Quick Tips for Tourists: How to Survive on the Subway
A tourist’s guide to riding a major city’s subway system. Chock full of excellent tips on making your subway trip more interesting and survivable, sometimes at other passengers’ expense.
Most major cities have extensive underground subway systems: New York, London, and Toronto just to name a few. Riding on the subway is usually a fun experience, but it can also be dangerous if you don’t know the important basic rules. Here’s how to make your underground transit experience both enjoyable and non-lethal.
As you enter a subway station and pay the exorbitant fare, expect the ticket clerk to glare at you in a hostile manner, as if you’d just stabbed their grandmother in the face. Do not be alarmed: this is normal procedure for all transit employees who love you and do not ever think about pushing tourists onto the tracks in front of oncoming subway trains.
If you need to ask the ticket clerk for directions, ensure that you block the turnstile so that other travelers cannot pass you by. Every city dweller does the same thing, don’t worry, you will actually stand out less from the possibly homicidal crowd. While speaking to the subway employee, keep your eyes downcast and speak in a respectful, humble tone. Do not make any sudden movements. Expect to be physically assaulted if you ask a question the ticket clerk deems is “stupid”.
If you don’t feel like being screamed at, buying subway tokens at an automated ticket machine can be an interesting experience, especially if you enjoy feeding the same paper bill into a slot thirty-seven times in a row. And if the ticket machine dispenses coin tokens, expect them to shoot down at approximately the speed of sound, bounce off the little metal tray, and scatter all over the subway station. When this occurs, try to avoid the sudden oncoming mass of colorful city indigents.
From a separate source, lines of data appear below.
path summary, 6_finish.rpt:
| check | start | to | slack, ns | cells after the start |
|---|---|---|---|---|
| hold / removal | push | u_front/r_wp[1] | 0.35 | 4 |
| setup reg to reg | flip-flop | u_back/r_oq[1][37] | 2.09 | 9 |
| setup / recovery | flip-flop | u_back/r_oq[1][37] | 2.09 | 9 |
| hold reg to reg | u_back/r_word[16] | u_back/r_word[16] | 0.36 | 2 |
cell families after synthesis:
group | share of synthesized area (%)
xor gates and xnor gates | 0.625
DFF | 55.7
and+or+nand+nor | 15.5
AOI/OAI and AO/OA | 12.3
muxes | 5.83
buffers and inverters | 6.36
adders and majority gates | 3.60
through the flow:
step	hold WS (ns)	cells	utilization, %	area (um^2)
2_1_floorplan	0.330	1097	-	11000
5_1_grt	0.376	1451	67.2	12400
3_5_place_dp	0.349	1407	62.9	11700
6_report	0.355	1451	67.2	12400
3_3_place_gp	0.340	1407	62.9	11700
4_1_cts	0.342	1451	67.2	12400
<file path="src/sv/lobm_pkg.sv">
// Shared types and constants for the limit order book matcher.
package lobm_pkg;

  localparam int QTY_W = 31;
  localparam int ID_W  = 32;
  localparam int TN_W  = 32;

  localparam logic SIDE_BUY     = 1'b0;
  localparam logic SIDE_SELL    = 1'b1;
  localparam logic KIND_LIMIT   = 1'b0;
  localparam logic KIND_MARKET  = 1'b1;

  typedef enum logic [1:0] {
    OUT_FILLED  = 2'd0,
    OUT_RESTED  = 2'd1,
    OUT_DROPPED = 2'd2,
    OUT_FULL    = 2'd3
  } outcome_t;

  localparam int MAX_RESULTS = 64;
  localparam int NRES_W      = 7;

endpackage

</file>
<file path="src/sv/lobm_front.sv">
// Input side: accept orders into a short queue ahead of the matching engine.
module lobm_front
  import lobm_pkg::*;
#(
  parameter int PW = 16,
  parameter int DEPTH = 2
) (
  input  logic            clk,
  input  logic            rst_n,
  input  logic            in_valid,
  output logic            in_ready,
  input  logic            in_side,
  input  logic            in_kind,
  input  logic [PW-1:0]   in_price,
  input  logic [QTY_W-1:0] in_qty,
  input  logic [ID_W-1:0] in_id,
  output logic            q_valid,
  input  logic            q_ready,
  output logic            q_side,
  output logic            q_kind,
  output logic [PW-1:0]   q_price,
  output logic [QTY_W-1:0] q_qty,
  output logic [ID_W-1:0] q_id
);
  localparam int W = 2 + PW + QTY_W + ID_W;
  localparam int AW = $clog2(DEPTH);

  logic [W-1:0] mem_r [DEPTH];
  logic [AW-1:0] wp_r, rp_r;
  logic [AW:0] cnt_r;
  logic push, pop;

  assign in_ready = (cnt_r != (AW+1)'(DEPTH));
  assign q_valid  = (cnt_r != '0);
  assign push = in_valid & in_ready;
  assign pop  = q_valid & q_ready;
  assign {q_side, q_kind, q_price, q_qty, q_id} = mem_r[rp_r];

  // Store transfers and advance pointers
  always_ff @(posedge clk) begin
    if (push) mem_r[wp_r] <= {in_side, in_kind, in_price, in_qty, in_id};
    if (!rst_n) begin
      wp_r <= '0;
      rp_r <= '0;
      cnt_r <= '0;
    end else begin
      if (push) wp_r <= (wp_r == AW'(DEPTH-1)) ? '0 : wp_r + 1'b1;
      if (pop)  rp_r <= (rp_r == AW'(DEPTH-1)) ? '0 : rp_r + 1'b1;
      cnt_r <= cnt_r + (AW+1)'(push) - (AW+1)'(pop);
    end
  end
endmodule

</file>
<file path="config.mk">
export PLATFORM = sky130hd
export DESIGN_NAME = lobm_front
export DESIGN_NICKNAME = d
export VERILOG_FILES = /design/src/sv/lobm_pkg.sv /design/src/sv/lobm_front.sv
export SDC_FILE = /design/constraint.sdc
export NUM_CORES = 1
export LEC_CHECK = 0
export ABC_CLOCK_PERIOD_IN_PS = 3400
export BUFFER_PORTS_ARGS = -buffer_cell sky130_fd_sc_hd__buf_2
export CAP_MARGIN = 40
export CORE_MARGIN = 1
export CORE_UTILIZATION = 50
export CTS_CLUSTER_SIZE = 20
export DETAILED_ROUTE_END_ITERATION = 6
export GPL_TIMING_DRIVEN = 0
export PLACE_DENSITY = 0.84
export SLEW_MARGIN = 20
export SYNTH_ARGS = -nofsm -noshare
export SYNTH_HDL_FRONTEND = slang
export SYNTH_SLANG_ARGS = --single-unit
</file>
<file path="constraint.sdc">
create_clock -name clk -period 3.4 [get_ports clk]
set_clock_uncertainty 0.15 [all_clocks]
set_input_delay 0.68 -clock clk [delete_from_list [all_inputs] [get_ports clk]]
set_output_delay 0.68 -clock clk [all_outputs]
set_load 0.05 [all_outputs]
</file>
[src/hw/rtl/phase_shifted_multichannel_pwm_unit.sv]
// ----------------------------------------------------------------------------
// phase_shifted_multichannel_pwm_unit
// Seven-channel phase-shifted PWM with a slot pointer and per-channel duty.
// ----------------------------------------------------------------------------
// Each accepted word is either a timer tick or a duty write and produces one
// result word with the pin levels and the slot pointer after that word. A
// word is taken in every cycle in which in_stall is low, and its result is
// captured in the output register in the cycle after it is taken; the
// compare and phase advance per tick lie between the channel state
// registers and that output register. in_stall rises only while a result
// sits in the output register and out_stall is high. Reset loads the
// start phases, clears duties and the slot pointer, and sets pins_r high.
module phase_shifted_multichannel_pwm_unit (
  input  logic                             clk,
  input  logic                             rst_n,
  input  logic                             in_valid,
  output logic                             in_stall,
  input  logic                             in_opcode,
  input  logic [2:0]                       in_led_index,
  input  logic [pspwm_pkg::LEVEL_W-1:0]    in_duty_value,
  output logic                             out_valid,
  input  logic                             out_stall,
  output logic [pspwm_pkg::PIN_W-1:0]      out_led_pins,
  output logic [pspwm_pkg::SLOT_W-1:0]     out_frame_slot
);
  import pspwm_pkg::*;

  level_t phase_r [CHANNELS];
  level_t phase_nxt [CHANNELS];
  level_t duty_r [CHANNELS];
  level_t duty_nxt [CHANNELS];
  pins_t  pins_r, pins_nxt;
  slot_t  slot_r, slot_nxt;

  logic   out_valid_r;
  pins_t  out_pins_r;
  slot_t  out_slot_r;

  logic   accept;
  logic   is_tick;
  logic   is_write;

  assign in_stall = out_valid_r & out_stall;
  assign accept   = in_valid & ~in_stall;
  assign is_tick  = accept & (in_opcode == OP_TICK);
  assign is_write = accept & (in_opcode == OP_WRITE);

  always_comb begin
    pins_nxt = pins_r;
    for (int i = 0; i < CHANNELS; i++) begin
      phase_nxt[i] = phase_r[i];
      duty_nxt[i]  = duty_r[i];
      if (is_tick && slot_r == SLOT_W'(i)) begin
        pins_nxt[i]  = (phase_r[i] >= duty_r[i]);
        phase_nxt[i] = advance_phase(phase_r[i]);
      end
      if (is_write && in_led_index == SLOT_W'(i)) begin
        duty_nxt[i] = in_duty_value;
      end
    end
    slot_nxt = slot_r;
    if (is_tick) begin
      slot_nxt = (slot_r < SLOT_LIMIT) ? slot_r + 1'b1 : '0;
    end
  end

  always_ff @(posedge clk) begin
    if (!rst_n) begin
      for (int i = 0; i < CHANNELS; i++) begin
        phase_r[i] <= START_PHASE[i];
        duty_r[i]  <= '0;
      end
      pins_r      <= '1;
      slot_r      <= '0;
      out_valid_r <= 1'b0;
    end else begin
      phase_r <= phase_nxt;
      duty_r  <= duty_nxt;
      pins_r  <= pins_nxt;
      slot_r  <= slot_nxt;
      if (accept) begin
        out_valid_r <= 1'b1;
      end else if (!out_stall) begin
        out_valid_r <= 1'b0;
      end
    end
  end

  always_ff @(posedge clk) begin
    if (accept) begin
      out_pins_r <= pins_nxt;
      out_slot_r <= slot_nxt;
    end
  end

  assign out_valid      = out_valid_r;
  assign out_led_pins   = out_pins_r;
  assign out_frame_slot = out_slot_r;

  a_stall_needs_result: assert property (@(posedge clk) disable iff (!rst_n)
    in_stall |-> out_valid)
    else $error("input stalled with no pending result word");

  a_write_keeps_slot: assert property (@(posedge clk) disable iff (!rst_n)
    is_write |=> slot_r == $past(slot_r))
    else $error("duty write moved the slot pointer");

  a_idle_slot_wraps: assert property (@(posedge clk) disable iff (!rst_n)
    (is_tick && slot_r >= SLOT_LIMIT) |=> (slot_r == '0 && pins_r == $past(pins_r)))
    else $error("idle tick did not wrap the slot pointer cleanly");

  a_result_matches_state: assert property (@(posedge clk) disable iff (!rst_n)
    accept |=> (out_slot_r == slot_r && out_pins_r == pins_r))
    else $error("result word differs from updated state");

endmodule
[src/u8d_pkg.sv]
// Shared types and constants of the UTF-8 stream decoder.
package u8d_pkg;

    localparam int CpW    = 21;
    localparam int QDepth = 4;
    localparam int QAw    = $clog2(QDepth);

    localparam logic [CpW-1:0] SubstChar  = CpW'(8'h2E);
    localparam logic [31:0]    LimitReset = 32'hFFFF_FFFF;

    typedef struct packed {
        logic           two;
        logic [CpW-1:0] cp;
        logic           subst;
    } t_entry;

    typedef struct packed {
        logic   valid;
        t_entry entry;
    } t_q_head;

endpackage

[src/utf8_stream_decoder.sv]
// UTF-8 stream decoder top level: front end, result queue and output stage.
// A result enters the queue as its byte is accepted, then the output register.
// Throughput: one byte per cycle while the queue has room and the limit is not hit;
// a byte with two results holds the output for both; the four-entry queue absorbs it.
// Reset: synchronous active low; clears decode state, byte count, queue and output
// valid, and sets the length limit to all ones (unlimited). No clearing pass.
module utf8_stream_decoder (
    input  logic                    i_clk,
    input  logic                    i_rst_n,
    input  logic                    i_valid,
    output logic                    o_stall,
    input  logic [7:0]              i_byte_in,
    input  logic                    i_chunk_end,
    output logic                    o_valid,
    input  logic                    i_stall,
    output logic [u8d_pkg::CpW-1:0] o_code_point,
    output logic                    o_substituted,
    output logic                    o_last,
    input  logic                    i_cfg_valid,
    output logic                    o_cfg_ready,
    input  logic [31:0]             i_cfg_data
);
    import u8d_pkg::*;

    logic    q_full;
    logic    push;
    logic    pop;
    t_entry  push_entry;
    t_q_head head;

    u8d_front u_front (
        .i_clk        (i_clk),
        .i_rst_n      (i_rst_n),
        .i_valid      (i_valid),
        .i_byte_in    (i_byte_in),
        .i_chunk_end  (i_chunk_end),
        .o_stall      (o_stall),
        .i_cfg_valid  (i_cfg_valid),
        .i_cfg_data   (i_cfg_data),
        .o_cfg_ready  (o_cfg_ready),
        .i_q_full     (q_full),
        .o_push       (push),
        .o_push_entry (push_entry)
    );

    u8d_queue u_queue (
        .i_clk        (i_clk),
        .i_rst_n      (i_rst_n),
        .i_push       (push),
        .i_push_entry (push_entry),
        .i_pop        (pop),
        .o_full       (q_full),
        .o_head       (head)
    );

    u8d_back u_back (
        .i_clk         (i_clk),
        .i_rst_n       (i_rst_n),
        .i_head        (head),
        .o_pop         (pop),
        .o_valid       (o_valid),
        .i_stall       (i_stall),
        .o_code_point  (o_code_point),
        .o_substituted (o_substituted),
        .o_last        (o_last)
    );

endmodule

[src/u8d_front.sv]
// Front end: byte acceptance, length limit, sequence decode and queue push.
module u8d_front (
    input  logic                 i_clk,
    input  logic                 i_rst_n,
    input  logic                 i_valid,
    input  logic [7:0]           i_byte_in,
    input  logic                 i_chunk_end,
    output logic                 o_stall,
    input  logic                 i_cfg_valid,
    input  logic [31:0]          i_cfg_data,
    output logic                 o_cfg_ready,
    input  logic                 i_q_full,
    output logic                 o_push,
    output u8d_pkg::t_entry      o_push_entry
);
    import u8d_pkg::*;

    logic [31:0]    r_limit;
    logic [31:0]    r_consumed;
    logic [31:0]    n_consumed;
    logic [1:0]     r_pending;
    logic [1:0]     n_pending;
    logic [CpW-1:0] r_acc;
    logic [CpW-1:0] n_acc;
    logic [CpW-1:0] shifted;
    logic           limit_hit;
    logic           take;
    logic           push;
    t_entry         entry;

    assign o_stall     = i_q_full;
    assign o_cfg_ready = 1'b1;
    assign limit_hit   = (r_limit != LimitReset) && (r_consumed >= r_limit);
    assign take        = i_valid && !i_q_full && !limit_hit;
    assign shifted     = {r_acc[CpW-7:0], i_byte_in[5:0]};

    always_comb begin
        n_pending   = r_pending;
        n_acc       = r_acc;
        push        = 1'b0;
        entry.two   = 1'b0;
        entry.cp    = SubstChar;
        entry.subst = 1'b1;
        n_consumed  = (r_consumed != LimitReset) ? r_consumed + 32'd1 : r_consumed;
        unique casez (i_byte_in)
            8'b0???_???? : begin
                push        = 1'b1;
                entry.two   = (r_pending != 2'd0);
                entry.cp    = CpW'(i_byte_in);
                entry.subst = 1'b0;
                n_pending   = 2'd0;
            end
            8'b10??_???? : begin
                if (r_pending != 2'd0) begin
                    n_acc     = shifted;
                    n_pending = r_pending - 2'd1;
                    if (r_pending == 2'd1) begin
                        push        = 1'b1;
                        entry.cp    = shifted;
                        entry.subst = 1'b0;
                    end
                end else begin
                    push = 1'b1;
                end
            end
            8'b110?_???? : begin
                n_pending = 2'd1;
                n_acc     = CpW'(i_byte_in & 8'h1F);
            end
            8'b1110_???? : begin
                n_pending = 2'd2;
                n_acc     = CpW'(i_byte_in & 8'h0F);
            end
            8'b1111_0??? : begin
                n_pending = 2'd3;
                n_acc     = CpW'(i_byte_in & 8'h07);
            end
            default : begin
                push      = 1'b1;
                n_pending = 2'd0;
            end
        endcase
    end

    assign o_push       = take && push && (i_chunk_end || !i_chunk_end);
    assign o_push_entry = entry;

    always_ff @(posedge i_clk) begin
        if (!i_rst_n) begin
            r_limit    <= LimitReset;
            r_consumed <= 32'd0;
            r_pending  <= 2'd0;
            r_acc      <= '0;
        end else begin
            if (i_cfg_valid) begin
                r_limit <= i_cfg_data;
            end
            if (take) begin
                r_consumed <= n_consumed;
                r_pending  <= n_pending;
                r_acc      <= n_acc;
            end
        end
    end

endmodule

[src/u8d_queue.sv]
// Short result queue between the front end and the output stage.
module u8d_queue (
    input  logic             i_clk,
    input  logic             i_rst_n,
    input  logic             i_push,
    input  u8d_pkg::t_entry  i_push_entry,
    input  logic             i_pop,
    output logic             o_full,
    output u8d_pkg::t_q_head o_head
);
    import u8d_pkg::*;

    t_entry         r_mem [QDepth];
    logic [QAw-1:0] r_wr_ptr;
    logic [QAw-1:0] r_rd_ptr;
    logic [QAw:0]   r_count;
    logic           do_push;
    logic           do_pop;

    assign o_full       = (r_count == (QAw+1)'(QDepth));
    assign o_head.valid = (r_count != '0);
    assign o_head.entry = r_mem[r_rd_ptr];
    assign do_push      = i_push && !o_full;
    assign do_pop       = i_pop && o_head.valid;

    always_ff @(posedge i_clk) begin
        if (do_push) begin
            r_mem[r_wr_ptr] <= i_push_entry;
        end
    end

    always_ff @(posedge i_clk) begin
        if (!i_rst_n) begin
            r_wr_ptr <= '0;
            r_rd_ptr <= '0;
            r_count  <= '0;
        end else begin
            if (do_push) begin
                r_wr_ptr <= r_wr_ptr + QAw'(1);
            end
            if (do_pop) begin
                r_rd_ptr <= r_rd_ptr + QAw'(1);
            end
            r_count <= r_count + (QAw+1)'(do_push) - (QAw+1)'(do_pop);
        end
    end

`ifndef SYNTHESIS
    a_count_bound: assert property (@(posedge i_clk) disable iff (!i_rst_n)
        r_count <= (QAw+1)'(QDepth))
        else $error("queue count beyond depth");
    a_no_overflow: assert property (@(posedge i_clk) disable iff (!i_rst_n)
        !(i_push && o_full))
        else $error("push into full queue");
    a_no_underflow: assert property (@(posedge i_clk) disable iff (!i_rst_n)
        i_pop |-> o_head.valid)
        else $error("pop from empty queue");
`endif

endmodule

[src/u8d_back.sv]
// Output stage: expands queue entries into result transactions.
module u8d_back (
    input  logic                    i_clk,
    input  logic                    i_rst_n,
    input  u8d_pkg::t_q_head        i_head,
    output logic                    o_pop,
    output logic                    o_valid,
    input  logic                    i_stall,
    output logic [u8d_pkg::CpW-1:0] o_code_point,
    output logic                    o_substituted,
    output logic                    o_last
);
    import u8d_pkg::*;

    logic           r_valid;
    logic           r_phase;
    logic [CpW-1:0] r_cp;
    logic           r_subst;
    logic           r_last;
    logic           load;
    logic           first_half;

    assign load       = i_head.valid && (!r_valid || !i_stall);
    assign first_half = i_head.entry.two && !r_phase;
    assign o_pop      = load && !first_half;

    always_ff @(posedge i_clk) begin
        if (!i_rst_n) begin
            r_valid <= 1'b0;
            r_phase <= 1'b0;
        end else if (load) begin
            r_valid <= 1'b1;
            r_phase <= first_half;
        end else if (!i_stall) begin
            r_valid <= 1'b0;
        end
    end

    always_ff @(posedge i_clk) begin
        if (load) begin
            if (first_half) begin
                r_cp    <= SubstChar;
                r_subst <= 1'b1;
                r_last  <= 1'b0;
            end else begin
                r_cp    <= i_head.entry.cp;
                r_subst <= i_head.entry.subst;
                r_last  <= 1'b1;
            end
        end
    end

    assign o_valid       = r_valid;
    assign o_code_point  = r_cp;
    assign o_substituted = r_subst;
    assign o_last        = r_last;

endmodule
[config.mk]
export PLATFORM = sky130hd
export DESIGN_NAME = utf8_stream_decoder
export DESIGN_NICKNAME = d
export VERILOG_FILES = /design/src/u8d_pkg.sv /design/src/utf8_stream_decoder.sv /design/src/u8d_front.sv /design/src/u8d_queue.sv /design/src/u8d_back.sv
export SDC_FILE = /design/constraint.sdc
export NUM_CORES = 1
export LEC_CHECK = 0
export ABC_CLOCK_PERIOD_IN_PS = 4800
export BUFFER_PORTS_ARGS = -buffer_cell sky130_fd_sc_hd__buf_4
export CORE_MARGIN = 4
export CORE_UTILIZATION = 40
export DETAILED_ROUTE_END_ITERATION = 16
export HOLD_SLACK_MARGIN = 0.1
export PLACE_DENSITY = 0.68
export REMOVE_ABC_BUFFERS = 1
export SLEW_MARGIN = 20
export SYNTH_ARGS = -nofsm -noshare
export SYNTH_HDL_FRONTEND = slang
export SYNTH_HIERARCHICAL = 1
export SYNTH_SLANG_ARGS = --single-unit
export TNS_END_PERCENT = 5
[constraint.sdc]
create_clock -name i_clk -period 4.8 [get_ports i_clk]
set_clock_uncertainty 0.05 [all_clocks]
set_input_delay 0.24 -clock i_clk [delete_from_list [all_inputs] [get_ports i_clk]]
set_output_delay 0.24 -clock i_clk [all_outputs]
set_load 0.01 [all_outputs]
==> results of run 1 <==
[flip-flops by register name (all words and copies together), names as in the netlist, 2 cells and up, named ones only]
name	flops
u_queue/r_count	3
u_front/r_consumed	32
u_front/r_pending	2
u_queue/r_wr_ptr	2
u_queue/r_mem	92
u_front/r_limit	32
u_queue/r_rd_ptr	2
u_front/r_acc	15
u_back/o_code_point	21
If you manage to hang onto some change, you will be pleased to know that in many subway stations small convenience stores or stalls can be found, run by proprietors who want nothing more than to charge you two dollars for a bottle of water, a substance covering over seventy percent of the Earth’s surface.
Riding the Subway in the Proper Fashion
Remember that while you’re about to board a subway car, many people may need to exit first. So do what everybody else does: as the doors open, elbow your way through the exiting mass of humanity as if the subway station was on fire. Act as if you are being inconvenienced, sigh and glare a lot, and generally push anyone smaller and weaker than you out of your way. Anyone bigger than you, try a covert kidney jab.
After boarding, sit down at the nearest available empty seat; you may have to race the other passengers to claim a spot. Again, your elbows are your friends. Seats on a subway car are made to be uncomfortable, so try to stretch out and get cozy. Do everything in your power not to share your seat; the angry glares from pregnant mothers with their toddlers and heavy grocery bags are certainly not your concern.
If you have the misfortune of being expected to share YOUR seat, do whatever you can to make the person beside you uncomfortable so they eventually stand up and leave, affording you greater room to lie down and nap. Such steps include:
- Rub your knee occasionally against their leg, at first as if by accident, followed by longer durations of knee/leg/thigh contact. Moaning in an excited low grunting manner may encourage the person beside you to actually flee their seat..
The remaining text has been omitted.